## AIM OF THE TASK
Report every line from the material that contains the word "default".

◆ ◆ ◆ ◆ ◆

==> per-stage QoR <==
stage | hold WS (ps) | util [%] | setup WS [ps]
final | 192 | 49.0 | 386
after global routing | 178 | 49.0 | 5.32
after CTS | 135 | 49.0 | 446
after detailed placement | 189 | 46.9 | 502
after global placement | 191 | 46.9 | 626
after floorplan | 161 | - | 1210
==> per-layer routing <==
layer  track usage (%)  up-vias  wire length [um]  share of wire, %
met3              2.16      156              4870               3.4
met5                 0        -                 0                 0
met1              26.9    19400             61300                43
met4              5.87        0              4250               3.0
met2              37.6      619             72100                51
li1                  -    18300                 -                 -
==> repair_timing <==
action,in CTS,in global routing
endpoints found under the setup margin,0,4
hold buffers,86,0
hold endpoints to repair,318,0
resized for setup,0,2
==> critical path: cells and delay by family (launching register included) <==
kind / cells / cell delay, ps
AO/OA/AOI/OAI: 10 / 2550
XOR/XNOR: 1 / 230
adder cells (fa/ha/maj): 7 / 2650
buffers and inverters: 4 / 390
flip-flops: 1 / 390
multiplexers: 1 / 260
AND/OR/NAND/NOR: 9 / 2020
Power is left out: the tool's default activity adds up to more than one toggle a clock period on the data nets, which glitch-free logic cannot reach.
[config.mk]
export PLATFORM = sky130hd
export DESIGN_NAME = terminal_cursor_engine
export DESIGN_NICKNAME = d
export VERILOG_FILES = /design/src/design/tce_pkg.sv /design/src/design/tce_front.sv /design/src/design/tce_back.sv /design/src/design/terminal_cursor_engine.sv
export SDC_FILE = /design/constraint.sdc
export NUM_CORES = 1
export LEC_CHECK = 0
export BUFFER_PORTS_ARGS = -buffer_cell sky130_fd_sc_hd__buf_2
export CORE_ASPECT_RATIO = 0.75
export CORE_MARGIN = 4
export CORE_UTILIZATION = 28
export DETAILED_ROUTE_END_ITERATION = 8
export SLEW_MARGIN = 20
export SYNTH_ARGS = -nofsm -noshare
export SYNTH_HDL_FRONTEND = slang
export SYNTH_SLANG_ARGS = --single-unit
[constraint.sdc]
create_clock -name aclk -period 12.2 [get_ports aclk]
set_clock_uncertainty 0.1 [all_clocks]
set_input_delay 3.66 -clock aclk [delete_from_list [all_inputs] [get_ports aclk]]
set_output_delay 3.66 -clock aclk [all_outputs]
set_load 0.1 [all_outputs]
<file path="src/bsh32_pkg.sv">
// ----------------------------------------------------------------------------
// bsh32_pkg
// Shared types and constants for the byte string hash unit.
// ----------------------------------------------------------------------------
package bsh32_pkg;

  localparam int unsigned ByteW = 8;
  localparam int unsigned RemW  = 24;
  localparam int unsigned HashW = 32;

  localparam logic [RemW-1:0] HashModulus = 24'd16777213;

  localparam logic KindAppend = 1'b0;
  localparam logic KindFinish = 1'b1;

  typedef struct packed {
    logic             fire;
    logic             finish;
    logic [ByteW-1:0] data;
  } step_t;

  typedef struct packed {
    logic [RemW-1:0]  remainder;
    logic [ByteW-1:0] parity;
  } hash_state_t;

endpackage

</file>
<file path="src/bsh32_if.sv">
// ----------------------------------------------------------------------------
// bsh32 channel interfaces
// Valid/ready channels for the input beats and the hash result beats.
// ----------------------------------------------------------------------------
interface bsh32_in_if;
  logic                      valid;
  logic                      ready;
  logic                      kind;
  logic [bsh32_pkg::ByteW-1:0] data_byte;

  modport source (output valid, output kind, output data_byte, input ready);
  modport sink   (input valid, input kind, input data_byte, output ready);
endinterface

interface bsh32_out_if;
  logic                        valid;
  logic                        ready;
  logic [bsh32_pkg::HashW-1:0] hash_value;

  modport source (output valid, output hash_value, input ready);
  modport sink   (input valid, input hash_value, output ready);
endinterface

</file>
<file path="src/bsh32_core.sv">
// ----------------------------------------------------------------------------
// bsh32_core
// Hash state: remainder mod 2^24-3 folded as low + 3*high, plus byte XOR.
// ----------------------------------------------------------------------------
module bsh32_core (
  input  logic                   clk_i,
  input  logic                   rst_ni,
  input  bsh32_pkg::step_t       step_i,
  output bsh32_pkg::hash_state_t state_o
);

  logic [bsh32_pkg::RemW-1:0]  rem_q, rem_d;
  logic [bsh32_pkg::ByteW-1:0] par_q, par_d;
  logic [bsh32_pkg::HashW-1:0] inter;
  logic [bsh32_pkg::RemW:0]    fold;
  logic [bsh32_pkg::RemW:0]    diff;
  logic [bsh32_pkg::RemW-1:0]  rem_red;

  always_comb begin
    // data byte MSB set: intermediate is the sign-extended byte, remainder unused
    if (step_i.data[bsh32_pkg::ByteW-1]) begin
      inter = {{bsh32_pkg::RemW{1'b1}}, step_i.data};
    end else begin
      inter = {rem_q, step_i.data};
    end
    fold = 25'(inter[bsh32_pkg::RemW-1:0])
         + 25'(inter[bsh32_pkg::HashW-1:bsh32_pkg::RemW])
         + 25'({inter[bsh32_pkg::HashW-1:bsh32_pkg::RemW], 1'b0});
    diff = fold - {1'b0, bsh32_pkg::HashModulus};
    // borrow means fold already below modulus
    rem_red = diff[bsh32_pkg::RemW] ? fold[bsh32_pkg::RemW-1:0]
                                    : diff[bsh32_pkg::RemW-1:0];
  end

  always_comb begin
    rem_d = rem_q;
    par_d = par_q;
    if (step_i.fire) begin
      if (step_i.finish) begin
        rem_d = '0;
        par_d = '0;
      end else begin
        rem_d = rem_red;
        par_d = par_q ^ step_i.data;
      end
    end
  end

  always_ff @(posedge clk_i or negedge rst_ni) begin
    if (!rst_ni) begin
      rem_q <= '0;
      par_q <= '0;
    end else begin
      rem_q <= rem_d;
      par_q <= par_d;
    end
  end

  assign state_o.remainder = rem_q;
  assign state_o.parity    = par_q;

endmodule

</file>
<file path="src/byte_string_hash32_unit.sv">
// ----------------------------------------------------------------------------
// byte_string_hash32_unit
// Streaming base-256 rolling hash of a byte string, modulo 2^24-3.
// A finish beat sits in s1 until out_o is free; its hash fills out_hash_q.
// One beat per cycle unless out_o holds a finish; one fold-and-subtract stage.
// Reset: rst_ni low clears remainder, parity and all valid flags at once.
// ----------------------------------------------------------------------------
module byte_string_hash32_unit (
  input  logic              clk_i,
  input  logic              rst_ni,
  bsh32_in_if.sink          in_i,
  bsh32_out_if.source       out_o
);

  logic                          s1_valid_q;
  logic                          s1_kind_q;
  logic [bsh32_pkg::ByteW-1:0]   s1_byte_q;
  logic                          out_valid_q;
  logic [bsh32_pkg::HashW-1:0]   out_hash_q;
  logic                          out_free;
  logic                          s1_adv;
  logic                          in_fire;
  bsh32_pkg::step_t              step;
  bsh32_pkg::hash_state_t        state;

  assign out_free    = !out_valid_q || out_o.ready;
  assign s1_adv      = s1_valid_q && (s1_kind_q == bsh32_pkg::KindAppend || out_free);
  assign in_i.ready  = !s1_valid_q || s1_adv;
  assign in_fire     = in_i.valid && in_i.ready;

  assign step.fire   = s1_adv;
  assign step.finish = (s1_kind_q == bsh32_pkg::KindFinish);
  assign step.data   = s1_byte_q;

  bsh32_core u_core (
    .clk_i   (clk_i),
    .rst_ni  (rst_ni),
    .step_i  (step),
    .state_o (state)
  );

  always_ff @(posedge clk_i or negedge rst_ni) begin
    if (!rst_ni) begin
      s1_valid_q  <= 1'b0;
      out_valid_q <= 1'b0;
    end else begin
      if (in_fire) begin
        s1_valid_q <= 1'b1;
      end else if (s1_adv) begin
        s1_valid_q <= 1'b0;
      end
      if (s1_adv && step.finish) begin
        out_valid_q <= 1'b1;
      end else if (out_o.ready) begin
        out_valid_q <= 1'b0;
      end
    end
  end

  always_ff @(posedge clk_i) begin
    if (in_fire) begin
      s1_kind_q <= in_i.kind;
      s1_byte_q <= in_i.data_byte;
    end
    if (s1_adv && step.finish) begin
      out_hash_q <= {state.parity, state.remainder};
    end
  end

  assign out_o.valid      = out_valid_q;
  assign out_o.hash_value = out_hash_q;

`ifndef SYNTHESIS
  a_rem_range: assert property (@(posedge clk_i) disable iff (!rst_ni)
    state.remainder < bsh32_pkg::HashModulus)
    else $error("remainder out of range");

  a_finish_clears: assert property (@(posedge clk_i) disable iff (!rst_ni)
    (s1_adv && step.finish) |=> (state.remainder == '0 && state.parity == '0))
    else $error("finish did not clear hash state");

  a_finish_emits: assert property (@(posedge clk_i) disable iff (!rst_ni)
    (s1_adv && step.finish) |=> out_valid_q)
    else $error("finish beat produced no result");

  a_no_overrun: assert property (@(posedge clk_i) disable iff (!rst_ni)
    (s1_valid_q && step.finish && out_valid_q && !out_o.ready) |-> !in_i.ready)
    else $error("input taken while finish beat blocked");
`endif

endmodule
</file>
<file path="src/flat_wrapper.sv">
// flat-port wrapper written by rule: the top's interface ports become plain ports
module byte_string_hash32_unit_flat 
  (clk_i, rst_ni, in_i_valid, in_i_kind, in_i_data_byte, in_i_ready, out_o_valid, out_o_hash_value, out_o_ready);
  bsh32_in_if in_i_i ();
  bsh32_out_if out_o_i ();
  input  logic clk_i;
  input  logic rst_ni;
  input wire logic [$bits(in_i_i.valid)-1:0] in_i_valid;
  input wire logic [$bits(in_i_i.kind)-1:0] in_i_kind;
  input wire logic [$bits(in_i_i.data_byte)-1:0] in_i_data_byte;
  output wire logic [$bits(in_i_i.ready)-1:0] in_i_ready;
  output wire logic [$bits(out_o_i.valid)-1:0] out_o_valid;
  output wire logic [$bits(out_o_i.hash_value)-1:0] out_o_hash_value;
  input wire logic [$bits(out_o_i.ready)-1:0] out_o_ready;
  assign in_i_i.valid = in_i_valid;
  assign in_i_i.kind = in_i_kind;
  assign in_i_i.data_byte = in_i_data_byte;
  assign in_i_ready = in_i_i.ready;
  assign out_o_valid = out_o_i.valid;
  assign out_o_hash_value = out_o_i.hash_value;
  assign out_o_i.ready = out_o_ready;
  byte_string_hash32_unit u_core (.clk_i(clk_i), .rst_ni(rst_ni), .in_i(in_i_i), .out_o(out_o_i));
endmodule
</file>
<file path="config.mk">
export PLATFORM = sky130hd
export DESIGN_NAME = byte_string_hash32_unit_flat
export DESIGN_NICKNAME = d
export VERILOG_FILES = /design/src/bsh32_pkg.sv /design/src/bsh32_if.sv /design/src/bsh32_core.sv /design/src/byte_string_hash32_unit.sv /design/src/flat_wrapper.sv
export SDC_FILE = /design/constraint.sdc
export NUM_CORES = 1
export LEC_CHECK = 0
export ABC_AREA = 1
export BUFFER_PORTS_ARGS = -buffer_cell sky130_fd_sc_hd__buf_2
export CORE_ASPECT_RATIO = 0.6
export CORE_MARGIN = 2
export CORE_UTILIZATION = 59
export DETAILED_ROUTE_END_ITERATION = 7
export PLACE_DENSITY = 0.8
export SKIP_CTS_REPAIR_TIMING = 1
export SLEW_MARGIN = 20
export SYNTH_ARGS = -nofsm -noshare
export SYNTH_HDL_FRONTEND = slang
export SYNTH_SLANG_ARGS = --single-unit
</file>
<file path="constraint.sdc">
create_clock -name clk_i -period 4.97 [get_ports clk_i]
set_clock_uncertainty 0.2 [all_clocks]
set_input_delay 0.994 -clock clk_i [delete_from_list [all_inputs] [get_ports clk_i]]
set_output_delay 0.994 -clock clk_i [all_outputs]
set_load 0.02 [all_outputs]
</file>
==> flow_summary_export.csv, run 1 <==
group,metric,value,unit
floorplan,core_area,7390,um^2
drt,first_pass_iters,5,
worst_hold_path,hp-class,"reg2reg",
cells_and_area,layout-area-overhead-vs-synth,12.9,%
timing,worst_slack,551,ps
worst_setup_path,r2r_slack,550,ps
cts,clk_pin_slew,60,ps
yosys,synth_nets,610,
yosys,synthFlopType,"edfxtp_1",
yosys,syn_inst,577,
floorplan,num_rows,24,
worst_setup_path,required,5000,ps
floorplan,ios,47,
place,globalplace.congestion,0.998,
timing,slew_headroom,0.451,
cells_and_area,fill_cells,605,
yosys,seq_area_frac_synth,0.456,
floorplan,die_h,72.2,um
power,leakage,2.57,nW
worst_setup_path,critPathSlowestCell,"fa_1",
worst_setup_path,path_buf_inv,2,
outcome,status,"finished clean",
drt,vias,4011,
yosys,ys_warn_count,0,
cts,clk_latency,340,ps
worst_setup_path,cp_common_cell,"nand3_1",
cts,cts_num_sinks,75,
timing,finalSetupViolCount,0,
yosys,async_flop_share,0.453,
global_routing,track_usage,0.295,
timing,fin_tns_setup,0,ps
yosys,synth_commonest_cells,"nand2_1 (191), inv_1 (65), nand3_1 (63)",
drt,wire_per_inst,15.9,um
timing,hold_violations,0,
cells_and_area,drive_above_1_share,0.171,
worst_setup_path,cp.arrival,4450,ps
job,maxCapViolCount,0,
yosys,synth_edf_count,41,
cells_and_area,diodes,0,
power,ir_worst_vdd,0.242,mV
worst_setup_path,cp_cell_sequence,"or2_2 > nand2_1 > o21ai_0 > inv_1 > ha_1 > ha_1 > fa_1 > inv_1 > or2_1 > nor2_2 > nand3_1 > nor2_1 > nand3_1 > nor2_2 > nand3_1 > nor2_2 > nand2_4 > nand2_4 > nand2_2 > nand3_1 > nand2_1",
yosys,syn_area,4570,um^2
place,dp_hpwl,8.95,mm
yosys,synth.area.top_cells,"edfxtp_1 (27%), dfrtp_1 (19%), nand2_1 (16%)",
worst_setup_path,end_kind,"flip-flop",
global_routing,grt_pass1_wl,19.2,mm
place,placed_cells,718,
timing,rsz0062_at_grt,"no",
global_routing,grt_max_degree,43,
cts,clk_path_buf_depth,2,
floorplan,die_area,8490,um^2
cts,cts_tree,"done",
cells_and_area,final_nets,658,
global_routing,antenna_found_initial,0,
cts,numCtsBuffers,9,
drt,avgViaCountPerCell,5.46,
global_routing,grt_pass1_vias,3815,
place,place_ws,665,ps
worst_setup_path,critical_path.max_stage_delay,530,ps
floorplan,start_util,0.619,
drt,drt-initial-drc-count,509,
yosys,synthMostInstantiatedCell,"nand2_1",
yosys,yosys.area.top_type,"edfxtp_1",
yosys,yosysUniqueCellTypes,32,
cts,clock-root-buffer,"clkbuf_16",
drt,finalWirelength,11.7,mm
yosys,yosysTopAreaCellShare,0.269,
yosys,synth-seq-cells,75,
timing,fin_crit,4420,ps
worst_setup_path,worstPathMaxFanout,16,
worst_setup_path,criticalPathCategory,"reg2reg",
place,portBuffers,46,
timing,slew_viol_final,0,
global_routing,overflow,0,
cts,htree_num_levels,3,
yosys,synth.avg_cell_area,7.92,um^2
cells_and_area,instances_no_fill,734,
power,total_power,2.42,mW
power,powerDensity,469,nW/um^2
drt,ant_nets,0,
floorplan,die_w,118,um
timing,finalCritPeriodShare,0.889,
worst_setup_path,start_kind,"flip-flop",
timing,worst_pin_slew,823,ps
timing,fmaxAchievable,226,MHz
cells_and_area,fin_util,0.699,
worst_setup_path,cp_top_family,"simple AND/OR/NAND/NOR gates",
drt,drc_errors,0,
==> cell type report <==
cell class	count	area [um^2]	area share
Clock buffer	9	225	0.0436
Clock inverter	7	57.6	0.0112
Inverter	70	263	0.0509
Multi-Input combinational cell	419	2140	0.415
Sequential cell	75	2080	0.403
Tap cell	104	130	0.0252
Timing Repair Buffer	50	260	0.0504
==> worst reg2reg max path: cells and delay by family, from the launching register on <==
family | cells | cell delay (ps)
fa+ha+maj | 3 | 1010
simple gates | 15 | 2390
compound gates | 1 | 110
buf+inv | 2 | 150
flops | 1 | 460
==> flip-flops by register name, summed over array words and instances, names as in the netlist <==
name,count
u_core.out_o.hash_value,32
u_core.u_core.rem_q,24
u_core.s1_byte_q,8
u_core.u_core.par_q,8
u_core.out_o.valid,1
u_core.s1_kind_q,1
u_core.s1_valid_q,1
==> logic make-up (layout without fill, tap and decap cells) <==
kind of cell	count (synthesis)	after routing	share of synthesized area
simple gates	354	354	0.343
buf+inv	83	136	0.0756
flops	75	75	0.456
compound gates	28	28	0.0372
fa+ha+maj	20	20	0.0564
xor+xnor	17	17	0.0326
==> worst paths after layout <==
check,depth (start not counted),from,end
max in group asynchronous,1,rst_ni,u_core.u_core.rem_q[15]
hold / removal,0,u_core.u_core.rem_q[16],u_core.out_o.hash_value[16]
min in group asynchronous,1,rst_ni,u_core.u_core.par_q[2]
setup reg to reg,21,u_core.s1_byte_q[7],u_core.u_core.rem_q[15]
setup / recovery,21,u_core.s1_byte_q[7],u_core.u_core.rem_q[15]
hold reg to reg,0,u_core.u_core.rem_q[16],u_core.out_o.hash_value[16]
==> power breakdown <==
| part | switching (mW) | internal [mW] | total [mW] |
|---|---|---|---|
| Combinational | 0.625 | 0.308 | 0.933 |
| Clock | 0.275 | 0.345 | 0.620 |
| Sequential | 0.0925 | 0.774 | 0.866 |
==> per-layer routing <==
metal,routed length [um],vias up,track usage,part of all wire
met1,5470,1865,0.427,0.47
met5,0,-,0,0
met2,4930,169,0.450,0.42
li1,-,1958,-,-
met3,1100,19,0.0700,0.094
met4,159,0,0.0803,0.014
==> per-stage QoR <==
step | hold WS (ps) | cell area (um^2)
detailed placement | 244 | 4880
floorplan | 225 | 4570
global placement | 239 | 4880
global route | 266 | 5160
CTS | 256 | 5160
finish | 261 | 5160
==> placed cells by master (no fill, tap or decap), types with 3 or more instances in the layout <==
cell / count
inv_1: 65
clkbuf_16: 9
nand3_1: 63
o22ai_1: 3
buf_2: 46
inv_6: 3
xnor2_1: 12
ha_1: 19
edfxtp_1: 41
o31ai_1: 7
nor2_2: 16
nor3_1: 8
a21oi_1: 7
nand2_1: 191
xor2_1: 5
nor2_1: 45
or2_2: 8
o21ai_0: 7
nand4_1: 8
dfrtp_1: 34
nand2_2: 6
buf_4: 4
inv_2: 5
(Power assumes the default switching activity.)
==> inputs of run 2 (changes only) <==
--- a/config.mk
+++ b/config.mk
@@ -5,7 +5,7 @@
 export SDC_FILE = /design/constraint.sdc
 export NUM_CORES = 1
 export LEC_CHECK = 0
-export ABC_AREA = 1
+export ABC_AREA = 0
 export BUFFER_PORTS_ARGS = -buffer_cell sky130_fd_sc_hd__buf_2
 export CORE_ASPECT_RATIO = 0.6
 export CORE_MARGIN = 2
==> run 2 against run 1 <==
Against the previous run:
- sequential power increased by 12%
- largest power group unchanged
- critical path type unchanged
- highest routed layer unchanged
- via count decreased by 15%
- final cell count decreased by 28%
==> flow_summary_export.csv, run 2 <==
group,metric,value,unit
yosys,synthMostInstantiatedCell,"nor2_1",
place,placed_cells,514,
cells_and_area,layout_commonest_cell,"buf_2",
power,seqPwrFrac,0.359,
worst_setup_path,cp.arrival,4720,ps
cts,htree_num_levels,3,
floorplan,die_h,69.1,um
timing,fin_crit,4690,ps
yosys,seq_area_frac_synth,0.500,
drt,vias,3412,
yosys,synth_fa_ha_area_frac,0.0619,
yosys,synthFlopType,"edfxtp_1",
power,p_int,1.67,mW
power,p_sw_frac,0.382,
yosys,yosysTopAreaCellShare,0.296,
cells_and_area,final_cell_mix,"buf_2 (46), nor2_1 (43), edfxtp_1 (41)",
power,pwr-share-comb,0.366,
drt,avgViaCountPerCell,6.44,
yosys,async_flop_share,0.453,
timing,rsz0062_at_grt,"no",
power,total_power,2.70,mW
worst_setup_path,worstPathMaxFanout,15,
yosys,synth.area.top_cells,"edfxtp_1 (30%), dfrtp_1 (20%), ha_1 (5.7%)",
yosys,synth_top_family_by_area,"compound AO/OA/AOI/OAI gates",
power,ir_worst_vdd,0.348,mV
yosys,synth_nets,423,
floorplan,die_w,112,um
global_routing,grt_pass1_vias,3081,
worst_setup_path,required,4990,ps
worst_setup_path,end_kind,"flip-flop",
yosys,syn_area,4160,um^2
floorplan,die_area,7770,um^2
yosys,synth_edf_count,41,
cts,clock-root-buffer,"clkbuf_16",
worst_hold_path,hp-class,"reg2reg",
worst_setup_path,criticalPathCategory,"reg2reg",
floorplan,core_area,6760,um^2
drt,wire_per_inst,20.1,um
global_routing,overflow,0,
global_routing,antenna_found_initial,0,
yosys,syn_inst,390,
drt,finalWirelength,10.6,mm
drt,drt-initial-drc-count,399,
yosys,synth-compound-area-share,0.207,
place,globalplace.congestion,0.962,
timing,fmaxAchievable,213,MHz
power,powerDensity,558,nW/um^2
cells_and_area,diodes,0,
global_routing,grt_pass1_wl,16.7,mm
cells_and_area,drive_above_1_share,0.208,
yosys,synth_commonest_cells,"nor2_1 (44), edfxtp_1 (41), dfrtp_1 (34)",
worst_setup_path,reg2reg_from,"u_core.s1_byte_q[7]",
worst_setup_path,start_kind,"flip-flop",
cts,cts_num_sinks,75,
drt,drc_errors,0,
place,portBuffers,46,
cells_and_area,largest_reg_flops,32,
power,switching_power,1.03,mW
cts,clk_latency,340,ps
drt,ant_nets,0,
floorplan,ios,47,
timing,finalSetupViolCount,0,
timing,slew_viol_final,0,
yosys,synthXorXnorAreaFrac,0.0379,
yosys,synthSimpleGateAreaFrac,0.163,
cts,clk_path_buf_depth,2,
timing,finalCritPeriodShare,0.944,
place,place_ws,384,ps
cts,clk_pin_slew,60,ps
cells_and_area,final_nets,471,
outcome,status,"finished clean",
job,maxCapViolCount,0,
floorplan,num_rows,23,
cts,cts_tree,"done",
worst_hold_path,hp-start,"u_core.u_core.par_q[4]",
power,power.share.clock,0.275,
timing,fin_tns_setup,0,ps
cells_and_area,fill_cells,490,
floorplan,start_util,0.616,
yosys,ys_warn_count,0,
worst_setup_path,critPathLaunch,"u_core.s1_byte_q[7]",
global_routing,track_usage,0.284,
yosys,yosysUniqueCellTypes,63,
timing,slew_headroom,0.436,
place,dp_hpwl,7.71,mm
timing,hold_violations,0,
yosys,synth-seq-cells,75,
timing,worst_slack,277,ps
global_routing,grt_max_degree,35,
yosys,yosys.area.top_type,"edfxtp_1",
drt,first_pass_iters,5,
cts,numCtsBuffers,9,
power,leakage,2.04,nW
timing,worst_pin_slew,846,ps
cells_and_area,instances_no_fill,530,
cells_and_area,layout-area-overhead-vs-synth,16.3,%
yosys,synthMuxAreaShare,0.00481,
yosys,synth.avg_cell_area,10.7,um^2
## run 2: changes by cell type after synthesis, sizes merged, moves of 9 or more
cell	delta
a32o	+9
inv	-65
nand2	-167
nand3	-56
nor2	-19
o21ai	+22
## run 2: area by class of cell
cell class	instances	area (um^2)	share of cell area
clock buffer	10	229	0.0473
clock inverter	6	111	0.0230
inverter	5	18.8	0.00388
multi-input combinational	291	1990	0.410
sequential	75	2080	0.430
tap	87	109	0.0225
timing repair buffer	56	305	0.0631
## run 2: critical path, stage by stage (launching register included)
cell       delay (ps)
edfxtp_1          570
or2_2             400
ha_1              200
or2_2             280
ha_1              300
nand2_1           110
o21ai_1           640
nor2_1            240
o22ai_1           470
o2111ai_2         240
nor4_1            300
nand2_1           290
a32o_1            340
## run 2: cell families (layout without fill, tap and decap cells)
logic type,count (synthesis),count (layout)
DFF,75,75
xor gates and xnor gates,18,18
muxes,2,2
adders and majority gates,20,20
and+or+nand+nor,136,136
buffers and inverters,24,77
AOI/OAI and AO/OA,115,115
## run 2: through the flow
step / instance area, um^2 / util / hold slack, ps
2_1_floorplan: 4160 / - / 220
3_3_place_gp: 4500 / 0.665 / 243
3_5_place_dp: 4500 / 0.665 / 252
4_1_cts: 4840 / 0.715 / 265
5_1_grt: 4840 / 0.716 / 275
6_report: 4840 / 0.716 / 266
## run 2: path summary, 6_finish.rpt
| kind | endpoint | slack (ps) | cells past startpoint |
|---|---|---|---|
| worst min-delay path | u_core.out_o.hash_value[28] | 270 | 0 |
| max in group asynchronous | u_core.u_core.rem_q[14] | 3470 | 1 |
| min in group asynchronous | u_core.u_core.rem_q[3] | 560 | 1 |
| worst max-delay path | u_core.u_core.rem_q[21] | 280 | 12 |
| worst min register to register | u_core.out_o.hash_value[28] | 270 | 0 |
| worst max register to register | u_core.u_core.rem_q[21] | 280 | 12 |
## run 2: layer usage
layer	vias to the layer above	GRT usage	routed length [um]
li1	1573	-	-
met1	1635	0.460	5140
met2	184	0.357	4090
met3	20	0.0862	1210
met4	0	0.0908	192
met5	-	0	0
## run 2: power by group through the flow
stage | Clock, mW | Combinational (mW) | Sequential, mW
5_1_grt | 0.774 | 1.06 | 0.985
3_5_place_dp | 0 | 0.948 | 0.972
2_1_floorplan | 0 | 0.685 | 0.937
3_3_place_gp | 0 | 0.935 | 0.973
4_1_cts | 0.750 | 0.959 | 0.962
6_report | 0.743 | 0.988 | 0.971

◆ ◆ ◆ ◆ ◆

## EXERCISE SOLUTION
Power is left out: the tool's default activity adds up to more than one toggle a clock period on the data nets, which glitch-free logic cannot reach.
(Power assumes the default switching activity.)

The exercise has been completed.